» **Aim of the exercise**
Output the line containing "0.076 / 0.076 |", then every remaining line of the entries below, exactly as written and with no other text.

» **Exercise material**
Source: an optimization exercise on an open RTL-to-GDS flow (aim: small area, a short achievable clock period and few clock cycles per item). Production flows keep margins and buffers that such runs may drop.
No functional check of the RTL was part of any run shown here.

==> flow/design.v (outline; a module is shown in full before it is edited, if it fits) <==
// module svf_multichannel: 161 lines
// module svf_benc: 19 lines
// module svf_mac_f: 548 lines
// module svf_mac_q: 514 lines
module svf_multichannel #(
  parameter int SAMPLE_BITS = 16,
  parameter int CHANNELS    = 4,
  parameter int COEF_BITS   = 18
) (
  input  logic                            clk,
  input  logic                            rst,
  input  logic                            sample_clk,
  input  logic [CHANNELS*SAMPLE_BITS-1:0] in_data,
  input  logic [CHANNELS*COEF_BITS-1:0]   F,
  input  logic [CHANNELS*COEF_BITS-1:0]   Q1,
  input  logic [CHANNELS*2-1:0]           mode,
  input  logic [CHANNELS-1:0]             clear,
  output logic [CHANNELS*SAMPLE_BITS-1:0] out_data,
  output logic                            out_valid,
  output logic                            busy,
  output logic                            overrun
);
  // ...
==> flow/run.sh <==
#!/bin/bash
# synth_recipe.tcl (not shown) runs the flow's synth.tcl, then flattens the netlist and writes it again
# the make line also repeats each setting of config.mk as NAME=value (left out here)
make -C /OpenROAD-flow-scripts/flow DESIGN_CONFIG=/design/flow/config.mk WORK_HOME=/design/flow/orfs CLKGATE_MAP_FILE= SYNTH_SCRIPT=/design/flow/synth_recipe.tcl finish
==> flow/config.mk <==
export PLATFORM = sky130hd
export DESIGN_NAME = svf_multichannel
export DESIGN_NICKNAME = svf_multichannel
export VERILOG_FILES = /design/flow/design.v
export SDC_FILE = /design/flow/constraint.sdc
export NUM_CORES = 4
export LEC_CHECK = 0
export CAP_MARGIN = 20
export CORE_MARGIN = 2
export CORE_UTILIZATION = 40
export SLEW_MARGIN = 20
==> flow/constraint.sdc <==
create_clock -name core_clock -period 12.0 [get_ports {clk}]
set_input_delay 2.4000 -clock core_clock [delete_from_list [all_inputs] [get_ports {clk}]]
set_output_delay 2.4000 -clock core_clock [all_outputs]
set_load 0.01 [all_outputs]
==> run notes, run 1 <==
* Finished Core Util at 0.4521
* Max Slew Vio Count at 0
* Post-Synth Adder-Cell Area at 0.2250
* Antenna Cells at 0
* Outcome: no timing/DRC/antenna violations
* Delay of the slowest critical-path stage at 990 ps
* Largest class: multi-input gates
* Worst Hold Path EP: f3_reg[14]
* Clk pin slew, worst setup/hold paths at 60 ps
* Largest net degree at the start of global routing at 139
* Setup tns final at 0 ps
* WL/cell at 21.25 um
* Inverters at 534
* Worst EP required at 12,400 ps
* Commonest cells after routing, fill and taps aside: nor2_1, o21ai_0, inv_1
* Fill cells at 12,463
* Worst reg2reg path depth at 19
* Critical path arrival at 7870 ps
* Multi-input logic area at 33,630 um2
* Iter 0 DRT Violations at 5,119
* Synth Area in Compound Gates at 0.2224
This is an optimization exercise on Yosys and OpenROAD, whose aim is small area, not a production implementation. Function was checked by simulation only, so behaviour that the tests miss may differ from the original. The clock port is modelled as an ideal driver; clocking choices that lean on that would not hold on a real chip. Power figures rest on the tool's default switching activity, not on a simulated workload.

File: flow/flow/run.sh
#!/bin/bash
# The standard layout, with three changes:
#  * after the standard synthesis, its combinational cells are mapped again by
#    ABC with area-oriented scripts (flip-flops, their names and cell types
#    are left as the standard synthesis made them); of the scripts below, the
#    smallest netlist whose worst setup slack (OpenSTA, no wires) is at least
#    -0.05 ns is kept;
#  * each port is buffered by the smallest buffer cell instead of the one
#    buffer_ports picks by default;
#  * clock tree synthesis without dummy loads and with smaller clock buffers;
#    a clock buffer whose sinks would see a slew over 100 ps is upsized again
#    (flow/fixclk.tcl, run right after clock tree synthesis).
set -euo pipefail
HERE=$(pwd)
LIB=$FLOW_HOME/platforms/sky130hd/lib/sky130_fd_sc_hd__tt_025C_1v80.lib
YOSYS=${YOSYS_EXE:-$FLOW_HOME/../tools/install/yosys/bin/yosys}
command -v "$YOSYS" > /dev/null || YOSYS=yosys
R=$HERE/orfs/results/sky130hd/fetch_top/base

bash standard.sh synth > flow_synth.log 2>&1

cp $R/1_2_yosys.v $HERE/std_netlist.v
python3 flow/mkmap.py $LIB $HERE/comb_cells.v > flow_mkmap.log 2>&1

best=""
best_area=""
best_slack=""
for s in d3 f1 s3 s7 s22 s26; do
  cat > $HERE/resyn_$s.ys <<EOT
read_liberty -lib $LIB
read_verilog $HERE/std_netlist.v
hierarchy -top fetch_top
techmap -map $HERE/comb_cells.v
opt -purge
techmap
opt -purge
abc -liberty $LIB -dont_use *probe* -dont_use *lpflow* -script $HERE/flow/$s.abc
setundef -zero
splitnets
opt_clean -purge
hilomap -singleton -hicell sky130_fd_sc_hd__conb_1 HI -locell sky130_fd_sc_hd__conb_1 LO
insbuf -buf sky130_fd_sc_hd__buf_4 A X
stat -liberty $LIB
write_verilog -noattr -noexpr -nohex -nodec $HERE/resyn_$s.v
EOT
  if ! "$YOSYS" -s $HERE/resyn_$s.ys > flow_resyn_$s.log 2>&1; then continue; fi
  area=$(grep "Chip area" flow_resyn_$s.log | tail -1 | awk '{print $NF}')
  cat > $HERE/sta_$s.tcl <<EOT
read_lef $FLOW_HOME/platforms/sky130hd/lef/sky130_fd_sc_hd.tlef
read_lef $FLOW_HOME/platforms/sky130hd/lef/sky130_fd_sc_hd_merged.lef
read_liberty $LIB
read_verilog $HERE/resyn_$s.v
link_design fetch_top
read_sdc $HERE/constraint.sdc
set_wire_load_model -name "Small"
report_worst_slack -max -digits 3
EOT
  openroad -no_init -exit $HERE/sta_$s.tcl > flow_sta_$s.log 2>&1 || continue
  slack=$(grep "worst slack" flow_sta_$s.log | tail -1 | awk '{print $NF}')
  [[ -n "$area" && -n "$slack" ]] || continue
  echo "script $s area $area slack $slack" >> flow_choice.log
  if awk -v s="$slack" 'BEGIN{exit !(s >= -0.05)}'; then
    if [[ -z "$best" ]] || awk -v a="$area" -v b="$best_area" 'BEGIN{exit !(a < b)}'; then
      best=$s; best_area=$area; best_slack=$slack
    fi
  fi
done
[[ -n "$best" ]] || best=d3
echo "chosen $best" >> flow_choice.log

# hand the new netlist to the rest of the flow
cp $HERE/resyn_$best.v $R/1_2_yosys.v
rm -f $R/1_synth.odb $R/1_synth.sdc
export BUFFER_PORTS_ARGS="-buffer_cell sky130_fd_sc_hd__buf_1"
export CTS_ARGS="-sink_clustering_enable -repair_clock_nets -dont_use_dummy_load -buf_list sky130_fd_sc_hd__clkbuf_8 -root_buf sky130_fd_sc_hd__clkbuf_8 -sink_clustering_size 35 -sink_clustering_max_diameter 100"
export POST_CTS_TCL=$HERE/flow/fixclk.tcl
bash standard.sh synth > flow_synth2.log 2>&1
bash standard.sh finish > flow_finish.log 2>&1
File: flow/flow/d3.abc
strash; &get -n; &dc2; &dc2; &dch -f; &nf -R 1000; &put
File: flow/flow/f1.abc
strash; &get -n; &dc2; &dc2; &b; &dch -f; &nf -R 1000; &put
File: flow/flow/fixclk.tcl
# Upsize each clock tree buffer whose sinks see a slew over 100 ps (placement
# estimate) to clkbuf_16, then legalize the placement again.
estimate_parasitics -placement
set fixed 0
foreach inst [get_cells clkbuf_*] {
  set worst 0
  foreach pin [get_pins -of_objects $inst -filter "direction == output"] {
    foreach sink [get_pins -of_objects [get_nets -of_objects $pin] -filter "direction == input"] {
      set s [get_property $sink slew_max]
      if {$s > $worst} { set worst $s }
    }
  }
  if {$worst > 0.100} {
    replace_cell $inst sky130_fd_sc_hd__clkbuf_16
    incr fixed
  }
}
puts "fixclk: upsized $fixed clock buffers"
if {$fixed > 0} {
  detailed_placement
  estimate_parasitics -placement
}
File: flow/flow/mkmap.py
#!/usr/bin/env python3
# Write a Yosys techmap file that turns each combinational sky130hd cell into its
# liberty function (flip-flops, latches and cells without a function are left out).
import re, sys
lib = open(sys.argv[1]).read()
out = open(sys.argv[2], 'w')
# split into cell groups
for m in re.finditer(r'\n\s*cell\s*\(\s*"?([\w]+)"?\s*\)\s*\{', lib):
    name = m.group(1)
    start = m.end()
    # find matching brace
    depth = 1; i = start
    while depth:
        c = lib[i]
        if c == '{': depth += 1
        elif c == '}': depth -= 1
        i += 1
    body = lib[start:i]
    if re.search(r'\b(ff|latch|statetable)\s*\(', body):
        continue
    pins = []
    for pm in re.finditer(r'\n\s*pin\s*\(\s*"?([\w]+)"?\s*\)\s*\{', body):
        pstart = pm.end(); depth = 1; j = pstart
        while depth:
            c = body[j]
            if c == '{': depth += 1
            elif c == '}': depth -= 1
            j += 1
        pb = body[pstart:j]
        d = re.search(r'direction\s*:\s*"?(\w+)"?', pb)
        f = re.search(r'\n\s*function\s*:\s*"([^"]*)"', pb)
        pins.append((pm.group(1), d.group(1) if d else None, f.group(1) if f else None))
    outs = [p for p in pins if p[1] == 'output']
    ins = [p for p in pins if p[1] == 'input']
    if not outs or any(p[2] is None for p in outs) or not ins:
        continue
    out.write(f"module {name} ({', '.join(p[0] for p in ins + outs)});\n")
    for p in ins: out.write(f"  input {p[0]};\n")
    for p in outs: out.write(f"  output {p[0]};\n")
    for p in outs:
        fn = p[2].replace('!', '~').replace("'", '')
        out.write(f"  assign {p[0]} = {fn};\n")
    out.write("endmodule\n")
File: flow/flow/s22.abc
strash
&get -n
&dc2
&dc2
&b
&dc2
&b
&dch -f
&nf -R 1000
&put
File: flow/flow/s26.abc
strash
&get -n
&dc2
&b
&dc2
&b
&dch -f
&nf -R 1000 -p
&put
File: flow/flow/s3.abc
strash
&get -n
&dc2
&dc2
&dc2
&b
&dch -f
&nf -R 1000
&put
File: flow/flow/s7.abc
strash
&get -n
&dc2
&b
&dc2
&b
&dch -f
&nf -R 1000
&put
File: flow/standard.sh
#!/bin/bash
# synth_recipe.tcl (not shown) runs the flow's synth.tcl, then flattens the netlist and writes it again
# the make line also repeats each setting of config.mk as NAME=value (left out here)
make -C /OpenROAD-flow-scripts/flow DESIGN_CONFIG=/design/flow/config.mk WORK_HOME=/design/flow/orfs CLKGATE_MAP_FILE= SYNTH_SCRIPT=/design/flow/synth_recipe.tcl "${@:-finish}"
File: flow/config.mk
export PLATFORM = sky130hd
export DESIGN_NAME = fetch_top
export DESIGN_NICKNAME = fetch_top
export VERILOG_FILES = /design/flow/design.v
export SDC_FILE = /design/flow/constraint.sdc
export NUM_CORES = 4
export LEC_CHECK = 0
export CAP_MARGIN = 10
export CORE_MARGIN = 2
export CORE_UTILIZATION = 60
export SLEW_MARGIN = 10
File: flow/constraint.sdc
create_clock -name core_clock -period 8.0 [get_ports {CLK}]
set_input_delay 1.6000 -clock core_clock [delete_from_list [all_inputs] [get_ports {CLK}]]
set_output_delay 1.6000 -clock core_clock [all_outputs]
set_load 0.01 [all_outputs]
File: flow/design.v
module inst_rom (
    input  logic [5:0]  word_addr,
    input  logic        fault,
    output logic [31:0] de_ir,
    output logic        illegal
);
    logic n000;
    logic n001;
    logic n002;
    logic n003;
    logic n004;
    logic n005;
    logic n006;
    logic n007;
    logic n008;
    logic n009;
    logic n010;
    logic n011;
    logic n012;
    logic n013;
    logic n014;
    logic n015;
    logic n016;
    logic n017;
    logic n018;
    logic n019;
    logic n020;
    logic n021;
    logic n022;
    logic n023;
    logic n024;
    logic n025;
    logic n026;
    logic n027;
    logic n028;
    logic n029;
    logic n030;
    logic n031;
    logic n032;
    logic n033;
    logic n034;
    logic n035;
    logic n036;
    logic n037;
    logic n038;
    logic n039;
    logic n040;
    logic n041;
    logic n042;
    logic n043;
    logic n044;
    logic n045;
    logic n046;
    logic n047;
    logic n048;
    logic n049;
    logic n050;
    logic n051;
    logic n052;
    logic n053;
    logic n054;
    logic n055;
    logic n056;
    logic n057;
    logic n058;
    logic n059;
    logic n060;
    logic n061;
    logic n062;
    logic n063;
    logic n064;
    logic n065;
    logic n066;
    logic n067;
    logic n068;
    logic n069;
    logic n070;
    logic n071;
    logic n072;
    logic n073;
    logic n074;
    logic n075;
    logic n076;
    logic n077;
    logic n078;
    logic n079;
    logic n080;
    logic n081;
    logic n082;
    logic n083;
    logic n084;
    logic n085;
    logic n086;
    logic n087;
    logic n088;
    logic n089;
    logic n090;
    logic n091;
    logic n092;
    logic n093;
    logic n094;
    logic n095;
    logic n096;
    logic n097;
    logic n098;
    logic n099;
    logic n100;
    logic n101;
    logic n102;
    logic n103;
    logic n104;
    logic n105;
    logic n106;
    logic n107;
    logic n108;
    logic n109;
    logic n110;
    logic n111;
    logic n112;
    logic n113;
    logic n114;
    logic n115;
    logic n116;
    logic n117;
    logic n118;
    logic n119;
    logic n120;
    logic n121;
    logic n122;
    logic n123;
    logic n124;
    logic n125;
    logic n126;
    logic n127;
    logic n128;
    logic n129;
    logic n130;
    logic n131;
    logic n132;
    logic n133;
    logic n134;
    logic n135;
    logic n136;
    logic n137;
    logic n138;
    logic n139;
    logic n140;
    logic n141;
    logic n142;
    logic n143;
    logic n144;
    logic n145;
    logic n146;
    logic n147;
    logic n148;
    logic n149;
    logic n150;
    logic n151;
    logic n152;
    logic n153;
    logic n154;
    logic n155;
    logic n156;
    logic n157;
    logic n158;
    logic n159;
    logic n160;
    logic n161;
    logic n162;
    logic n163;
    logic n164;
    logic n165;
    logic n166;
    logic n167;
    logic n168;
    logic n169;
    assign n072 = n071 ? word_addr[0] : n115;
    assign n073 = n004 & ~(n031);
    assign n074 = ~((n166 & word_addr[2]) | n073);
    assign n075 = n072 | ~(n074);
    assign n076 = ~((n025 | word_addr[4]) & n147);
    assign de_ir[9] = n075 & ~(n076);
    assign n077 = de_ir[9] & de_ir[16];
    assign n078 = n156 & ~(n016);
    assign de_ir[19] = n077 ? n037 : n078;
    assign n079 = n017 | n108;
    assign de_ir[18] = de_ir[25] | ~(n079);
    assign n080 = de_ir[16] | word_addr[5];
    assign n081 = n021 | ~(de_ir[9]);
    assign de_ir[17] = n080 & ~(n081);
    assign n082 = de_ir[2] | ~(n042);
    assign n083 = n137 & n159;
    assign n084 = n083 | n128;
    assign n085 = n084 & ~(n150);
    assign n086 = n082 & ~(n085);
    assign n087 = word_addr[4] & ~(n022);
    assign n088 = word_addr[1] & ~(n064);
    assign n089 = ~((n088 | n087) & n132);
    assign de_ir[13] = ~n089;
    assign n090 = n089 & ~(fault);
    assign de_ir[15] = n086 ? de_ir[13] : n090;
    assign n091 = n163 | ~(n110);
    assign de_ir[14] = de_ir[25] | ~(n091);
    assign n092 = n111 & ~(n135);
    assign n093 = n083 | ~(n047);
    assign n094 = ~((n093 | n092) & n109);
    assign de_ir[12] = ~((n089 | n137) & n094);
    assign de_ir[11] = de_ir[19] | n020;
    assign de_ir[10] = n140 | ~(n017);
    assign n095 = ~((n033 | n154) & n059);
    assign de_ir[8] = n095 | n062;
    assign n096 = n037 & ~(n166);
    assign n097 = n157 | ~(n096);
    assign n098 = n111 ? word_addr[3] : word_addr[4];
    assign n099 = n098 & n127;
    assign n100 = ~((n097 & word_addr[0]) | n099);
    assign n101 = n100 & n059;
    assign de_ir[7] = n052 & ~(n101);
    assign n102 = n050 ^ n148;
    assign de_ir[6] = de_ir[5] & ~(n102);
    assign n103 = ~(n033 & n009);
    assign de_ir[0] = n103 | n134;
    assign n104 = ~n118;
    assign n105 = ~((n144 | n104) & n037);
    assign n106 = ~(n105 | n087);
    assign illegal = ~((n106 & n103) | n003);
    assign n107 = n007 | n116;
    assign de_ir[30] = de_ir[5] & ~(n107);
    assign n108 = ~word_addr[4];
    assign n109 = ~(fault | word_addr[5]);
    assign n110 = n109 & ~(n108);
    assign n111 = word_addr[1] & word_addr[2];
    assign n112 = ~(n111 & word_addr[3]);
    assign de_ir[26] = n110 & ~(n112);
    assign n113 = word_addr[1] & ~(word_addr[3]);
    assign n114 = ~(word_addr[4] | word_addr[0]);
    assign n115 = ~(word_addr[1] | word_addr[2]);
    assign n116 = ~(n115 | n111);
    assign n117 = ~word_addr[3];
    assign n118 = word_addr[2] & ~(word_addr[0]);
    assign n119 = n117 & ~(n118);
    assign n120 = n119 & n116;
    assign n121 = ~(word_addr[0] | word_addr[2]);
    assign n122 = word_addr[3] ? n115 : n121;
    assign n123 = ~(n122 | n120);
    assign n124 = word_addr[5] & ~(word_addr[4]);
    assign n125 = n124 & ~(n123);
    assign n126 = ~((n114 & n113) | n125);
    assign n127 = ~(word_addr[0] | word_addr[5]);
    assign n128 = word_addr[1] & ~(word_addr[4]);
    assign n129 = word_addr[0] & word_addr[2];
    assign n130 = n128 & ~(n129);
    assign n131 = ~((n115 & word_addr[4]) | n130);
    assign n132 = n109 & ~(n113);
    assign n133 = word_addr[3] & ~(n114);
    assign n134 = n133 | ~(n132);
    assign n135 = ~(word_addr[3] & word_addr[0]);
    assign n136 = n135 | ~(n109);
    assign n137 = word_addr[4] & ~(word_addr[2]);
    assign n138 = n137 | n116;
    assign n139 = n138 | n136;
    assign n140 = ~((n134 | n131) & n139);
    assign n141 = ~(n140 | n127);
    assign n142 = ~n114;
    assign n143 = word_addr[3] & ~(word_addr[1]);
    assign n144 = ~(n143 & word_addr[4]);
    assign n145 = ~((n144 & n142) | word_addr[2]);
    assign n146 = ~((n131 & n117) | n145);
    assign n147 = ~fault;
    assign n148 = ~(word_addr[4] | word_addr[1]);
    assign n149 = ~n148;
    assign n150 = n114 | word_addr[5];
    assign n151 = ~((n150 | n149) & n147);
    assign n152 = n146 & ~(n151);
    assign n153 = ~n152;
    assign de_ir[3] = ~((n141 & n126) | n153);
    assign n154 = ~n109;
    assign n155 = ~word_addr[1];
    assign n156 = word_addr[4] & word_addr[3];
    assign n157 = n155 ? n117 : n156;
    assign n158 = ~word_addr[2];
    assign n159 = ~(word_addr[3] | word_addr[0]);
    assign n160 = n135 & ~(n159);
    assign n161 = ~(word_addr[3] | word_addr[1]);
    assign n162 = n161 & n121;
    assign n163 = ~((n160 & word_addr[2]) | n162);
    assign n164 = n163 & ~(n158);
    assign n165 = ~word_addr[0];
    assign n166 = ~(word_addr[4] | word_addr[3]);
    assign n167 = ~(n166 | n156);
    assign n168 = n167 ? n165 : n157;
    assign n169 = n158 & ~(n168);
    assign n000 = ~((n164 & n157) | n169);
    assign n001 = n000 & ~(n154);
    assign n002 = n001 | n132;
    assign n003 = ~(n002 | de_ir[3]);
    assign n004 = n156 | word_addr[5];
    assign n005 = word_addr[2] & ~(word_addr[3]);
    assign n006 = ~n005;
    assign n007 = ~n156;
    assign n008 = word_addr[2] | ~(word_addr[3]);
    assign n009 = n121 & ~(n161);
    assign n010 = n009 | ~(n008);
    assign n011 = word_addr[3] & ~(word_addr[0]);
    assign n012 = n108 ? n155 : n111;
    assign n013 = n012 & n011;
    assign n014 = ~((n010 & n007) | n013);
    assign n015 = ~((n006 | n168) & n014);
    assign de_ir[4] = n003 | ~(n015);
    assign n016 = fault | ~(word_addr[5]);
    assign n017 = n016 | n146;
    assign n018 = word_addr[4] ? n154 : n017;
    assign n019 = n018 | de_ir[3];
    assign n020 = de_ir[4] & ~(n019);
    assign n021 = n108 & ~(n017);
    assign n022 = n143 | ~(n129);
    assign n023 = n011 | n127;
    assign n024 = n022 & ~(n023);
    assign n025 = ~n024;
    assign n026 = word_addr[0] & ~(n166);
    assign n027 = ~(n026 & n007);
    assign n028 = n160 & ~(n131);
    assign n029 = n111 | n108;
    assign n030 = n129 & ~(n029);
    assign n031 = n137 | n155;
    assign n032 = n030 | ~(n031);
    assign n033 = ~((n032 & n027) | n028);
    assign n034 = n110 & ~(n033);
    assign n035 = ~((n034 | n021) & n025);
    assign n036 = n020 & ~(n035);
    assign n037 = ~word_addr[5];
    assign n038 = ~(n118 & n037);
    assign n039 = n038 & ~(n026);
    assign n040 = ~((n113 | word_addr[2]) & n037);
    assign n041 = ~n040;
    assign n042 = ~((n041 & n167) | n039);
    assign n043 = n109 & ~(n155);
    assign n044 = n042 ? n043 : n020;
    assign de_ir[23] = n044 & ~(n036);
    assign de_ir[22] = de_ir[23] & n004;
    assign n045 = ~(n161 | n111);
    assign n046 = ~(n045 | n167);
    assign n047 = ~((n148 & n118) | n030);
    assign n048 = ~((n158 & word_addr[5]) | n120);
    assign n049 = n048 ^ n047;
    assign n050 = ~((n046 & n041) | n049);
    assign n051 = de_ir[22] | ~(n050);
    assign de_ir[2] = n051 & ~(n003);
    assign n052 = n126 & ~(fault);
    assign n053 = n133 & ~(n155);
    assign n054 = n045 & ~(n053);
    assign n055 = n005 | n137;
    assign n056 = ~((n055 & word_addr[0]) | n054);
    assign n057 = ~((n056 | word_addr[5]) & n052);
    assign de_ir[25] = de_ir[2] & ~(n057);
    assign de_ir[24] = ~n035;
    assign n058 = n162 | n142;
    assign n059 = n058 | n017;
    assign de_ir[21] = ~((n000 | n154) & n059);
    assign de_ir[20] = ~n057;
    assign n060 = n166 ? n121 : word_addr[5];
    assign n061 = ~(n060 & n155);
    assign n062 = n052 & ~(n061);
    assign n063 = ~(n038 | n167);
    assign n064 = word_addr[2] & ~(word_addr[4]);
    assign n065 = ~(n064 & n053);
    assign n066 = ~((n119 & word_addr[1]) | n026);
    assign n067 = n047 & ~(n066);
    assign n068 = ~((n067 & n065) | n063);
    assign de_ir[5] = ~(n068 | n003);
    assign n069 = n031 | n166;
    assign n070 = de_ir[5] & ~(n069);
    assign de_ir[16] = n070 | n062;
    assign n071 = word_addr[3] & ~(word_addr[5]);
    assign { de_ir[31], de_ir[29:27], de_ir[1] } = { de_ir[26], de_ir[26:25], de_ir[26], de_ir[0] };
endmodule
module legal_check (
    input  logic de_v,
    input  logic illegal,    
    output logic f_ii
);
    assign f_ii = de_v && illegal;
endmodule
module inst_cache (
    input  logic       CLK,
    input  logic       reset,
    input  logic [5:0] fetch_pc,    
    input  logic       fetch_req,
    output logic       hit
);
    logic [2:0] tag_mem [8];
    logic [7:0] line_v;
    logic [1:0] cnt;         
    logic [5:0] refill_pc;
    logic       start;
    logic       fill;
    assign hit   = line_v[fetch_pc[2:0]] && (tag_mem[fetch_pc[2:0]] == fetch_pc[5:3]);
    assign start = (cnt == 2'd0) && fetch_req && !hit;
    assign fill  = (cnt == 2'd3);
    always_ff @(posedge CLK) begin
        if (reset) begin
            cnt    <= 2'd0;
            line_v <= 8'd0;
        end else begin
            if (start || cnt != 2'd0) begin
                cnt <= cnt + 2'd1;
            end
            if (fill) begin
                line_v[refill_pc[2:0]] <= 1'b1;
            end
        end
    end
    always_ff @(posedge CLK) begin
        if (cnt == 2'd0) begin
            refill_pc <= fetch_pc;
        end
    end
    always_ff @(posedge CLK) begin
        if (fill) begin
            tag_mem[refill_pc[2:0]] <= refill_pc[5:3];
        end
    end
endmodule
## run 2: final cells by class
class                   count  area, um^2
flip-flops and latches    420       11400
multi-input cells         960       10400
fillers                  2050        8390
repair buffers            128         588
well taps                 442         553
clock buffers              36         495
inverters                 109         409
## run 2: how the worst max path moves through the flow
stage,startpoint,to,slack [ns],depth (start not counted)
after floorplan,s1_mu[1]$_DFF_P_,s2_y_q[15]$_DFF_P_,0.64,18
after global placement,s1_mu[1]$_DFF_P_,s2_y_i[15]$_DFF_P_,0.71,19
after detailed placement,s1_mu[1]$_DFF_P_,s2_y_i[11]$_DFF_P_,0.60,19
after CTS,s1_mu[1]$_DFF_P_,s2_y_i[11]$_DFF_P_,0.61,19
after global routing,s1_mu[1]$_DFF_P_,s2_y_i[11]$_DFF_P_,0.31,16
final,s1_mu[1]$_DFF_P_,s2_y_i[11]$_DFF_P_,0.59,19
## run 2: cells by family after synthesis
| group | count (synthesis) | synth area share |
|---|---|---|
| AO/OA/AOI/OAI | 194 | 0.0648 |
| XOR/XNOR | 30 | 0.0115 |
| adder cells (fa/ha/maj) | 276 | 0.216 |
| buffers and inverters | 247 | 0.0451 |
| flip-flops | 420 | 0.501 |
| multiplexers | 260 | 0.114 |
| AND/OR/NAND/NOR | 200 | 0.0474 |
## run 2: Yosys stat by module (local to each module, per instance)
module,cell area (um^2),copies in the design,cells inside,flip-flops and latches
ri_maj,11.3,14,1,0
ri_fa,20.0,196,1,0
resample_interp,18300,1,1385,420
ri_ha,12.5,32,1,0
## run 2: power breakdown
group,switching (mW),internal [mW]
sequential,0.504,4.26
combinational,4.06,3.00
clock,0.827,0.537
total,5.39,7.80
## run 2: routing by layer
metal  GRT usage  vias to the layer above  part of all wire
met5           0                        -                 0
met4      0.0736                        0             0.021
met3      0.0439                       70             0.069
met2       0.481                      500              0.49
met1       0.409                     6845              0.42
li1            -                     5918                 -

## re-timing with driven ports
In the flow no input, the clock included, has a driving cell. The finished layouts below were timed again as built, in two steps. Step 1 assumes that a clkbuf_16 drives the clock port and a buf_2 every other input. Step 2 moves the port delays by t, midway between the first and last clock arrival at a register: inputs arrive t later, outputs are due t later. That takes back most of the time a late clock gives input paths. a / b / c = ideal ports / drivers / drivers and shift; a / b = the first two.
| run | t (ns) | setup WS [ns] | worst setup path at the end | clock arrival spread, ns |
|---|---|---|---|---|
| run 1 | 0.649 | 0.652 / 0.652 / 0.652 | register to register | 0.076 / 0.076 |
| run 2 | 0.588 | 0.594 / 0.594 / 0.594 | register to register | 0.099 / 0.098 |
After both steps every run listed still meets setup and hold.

» **Output for this exercise**
| run 1 | 0.649 | 0.652 / 0.652 / 0.652 | register to register | 0.076 / 0.076 |
| run 2 | 0.588 | 0.594 / 0.594 / 0.594 | register to register | 0.099 / 0.098 |
After both steps every run listed still meets setup and hold.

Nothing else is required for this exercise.